What to produce
Please tally the lines of the records that contain "scripts" and send back only the total.

========================

**design/flow/design.v**
```verilog
module adder( input  [31:0] data_in1, data_in2,
              output [31:0] result);
assign result = data_in1 + data_in2;
endmodule
```
**design/flow/run.sh**
```bash
#!/bin/bash
# OpenROAD 26Q1-2900-gdf79404cd8, Yosys 0.63+post, stock flow scripts
make -C /OpenROAD-flow-scripts/flow DESIGN_CONFIG=/design/flow/config.mk WORK_HOME=/design/flow/orfs finish
```
**design/flow/config.mk**
```make
export PLATFORM = sky130hd
export DESIGN_NAME = adder
export DESIGN_NICKNAME = adder
export VERILOG_FILES = /design/flow/design.v
export SDC_FILE = /design/flow/constraint.sdc
export NUM_CORES = 4
export LEC_CHECK = 1
export CORE_AREA = 10 10 85 85
export DIE_AREA = 0 0 95 95
```
**design/flow/constraint.sdc**
```tcl
current_design adder

set clk_period 14.5
set clk_io_pct 0.2

create_clock -name clk0 -period $clk_period

set non_clock_inputs [all_inputs -no_clocks]
set_input_delay [expr $clk_period * $clk_io_pct] -clock clk0 $non_clock_inputs
set_output_delay [expr $clk_period * $clk_io_pct] -clock clk0 [all_outputs]
```
==> summary.txt <==
This note records the results obtained with Yosys and OpenROAD.

Setup path
The kind of cell with the highest combined delay on the critical path is AND-OR/OR-AND gates. The timing report gives the biggest stage delay along the critical path as 0.50 ns. The endpoint arrival time on the critical path is 5.82 ns. STA classifies the critical path endpoint as an output pin. In this design, the critical path's most frequently occurring cell is sky130_fd_sc_hd__clkdlybuf4s50_1. The number of buffers and inverters on the critical path is 2.

The required time at the worst-slack endpoint is 11.60 ns. The top fanout value on the critical path is 4. The critical path in this run is classified as in2out. The logic depth of the worst path, buffers included is 11.

The worst setup path is launched from an input pin. On the critical path, the stage with the largest delay is an instance of sky130_fd_sc_hd__clkdlybuf4s50_1. The cell sequence reported for the critical path is clkdlybuf4s50_1 -> ha_1 -> fa_1 -> a21o_1 -> a31o_2 -> nand3_1 -> o221ai_1 -> a311oi_1 -> o21bai_1 -> xor2_1 -> clkdlybuf4s50_1.

STA
The total setup violations reported at the end of the flow is 0. The headroom to the max-slew limit is 0.631. The final sum of negative setup slack is 0 ns. The measured slew at the worst slew-check pin is 0.540 ns. For reference, the final report shows the hold violation count at 0.

The shortest clock period the worst path allows after layout is 8.72 ns. The worst-case setup margin in the final layout is 5.78 ns. Setup repair after global routing left no endpoint under its margin. In the finished design, the share of the clock period the worst path needs comes to 0.602.

The timing-limited maximum frequency is 0.115 GHz. The number of max-slew violations in the final report is 0. The worst hold margin is 6.83 ns.

Synthesis
The share of the Yosys chip area taken by registers is 0. The area recorded from the Yosys report for this design is 1740 sq um. sky130_fd_sc_hd__ha_1 is the most common cell in the netlist. After technology mapping, the gate count stands at 241. The synthesized netlist was found by Yosys to have 241 cells. The combined area of all synthesized cells is 1740 sq um. By area the synthesized netlist is led by sky130_fd_sc_hd__ha_1, sky130_fd_sc_hd__a21oi_1, sky130_fd_sc_hd__a21o_1, sky130_fd_sc_hd__xor2_1, sky130_fd_sc_hd__xnor2_1. The number of distinct library cell variants in the gate-level netlist after synthesis is 50.

Warnings reported by Yosys during synthesis add up to 0. Counting instances in the post-synthesis netlist gives the leading cell types as sky130_fd_sc_hd__ha_1, sky130_fd_sc_hd__a21oi_1, sky130_fd_sc_hd__a21o_1. The largest area contributor in the netlist is sky130_fd_sc_hd__ha_1. The average instance in the mapped netlist occupies 7.24 sq um. The share of Yosys cell area claimed by the top area cell type is 0.222.

Clock tree
In this run, post-CTS repair resized a total of 0 instances. In this run the post-CTS setup repair buffer count came out at 0. The number of buffers inserted by hold repair at cts is 0.

Finish
The fraction of final layout cells with drive strength greater than 1 is 0.0307. The layout stage reports a final design area of 2750 sq um. In the finished layout, the clock tree contains a buffer count of 0.

The number of inserted filler cells in the final layout is 565. The count of flip-flops and latches is 0. The layout overhead on the synthesized area is 57.7%.

The combinational gate area is 1680 sq um. The area taken by sequential standard cells is reported as 0 sq um.

Routing
In the final routing, the length of wire on met1 measures 2750 um. In the final routed layout, each cell accounts on average for 14.5 um. The initial DRC count is 35. The script logs the ratio of routed vias to standard cells as 5.15.

The first-pass iteration count of the detailed router is 4. The wire length on met2 is 2570 um. The wire length reported by the detailed router is 5770 um. The topmost layer with routed signal wires is met3.

The remaining number of nets flagged by the antenna check after routing is 0. For this run, design rule violations remaining after detail routing come to 0. Summed over all nets, wire length on met3 after detailed routing comes to 452 um. The count of antenna diodes in the layout is 0. The routed layout has 2051 vias.

Die
The chip occupies 9030 sq um. In this run the core area contains 27 standard-cell rows. During I/O placement, the number of pins put on the boundary was 96. The effective utilization at floorplan is 0.319. After floorplanning, the core was sized to cover 5470 sq um. The floorplan step set the die height to 95 um. The die extent in x is 95 um.

Place
The placement-stage cell area is 2750 sq um. OpenSTA, run right after detailed placement, puts the worst setup slack at 5.77 ns. The quantity of I/O buffers inserted on ports is 96. The congestion estimate from routability-driven global placement came to 0.925.

The half-perimeter wire length after placement is 5110 um.

Global route
The via count of the first global-routing pass came to 2030. The final global-route overflow total is 0. For this run, the total global-route usage over all layers was measured as 0.123.

Entering global routing, the biggest net connects 11 pins. The first global-routing pass estimated 9470 um of wire. The number of antenna violations at the first check in global routing is 0.

Outcome
The run finished with clean final reports.

Job
Across the run, the number of max-cap violations was 0. The stage logs contain a warning count of 32.

Pwr
For this design the ratio of total power to cell area is 48.2 nW/um^2. The leakage power total is 1.18 nW. IR analysis of the VDD net gives a maximum drop of 0.0192 mV.

Worst hold path
The number of cells on the worst hold path is 3. The worst hold-check path type is in2out.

========================

Response
2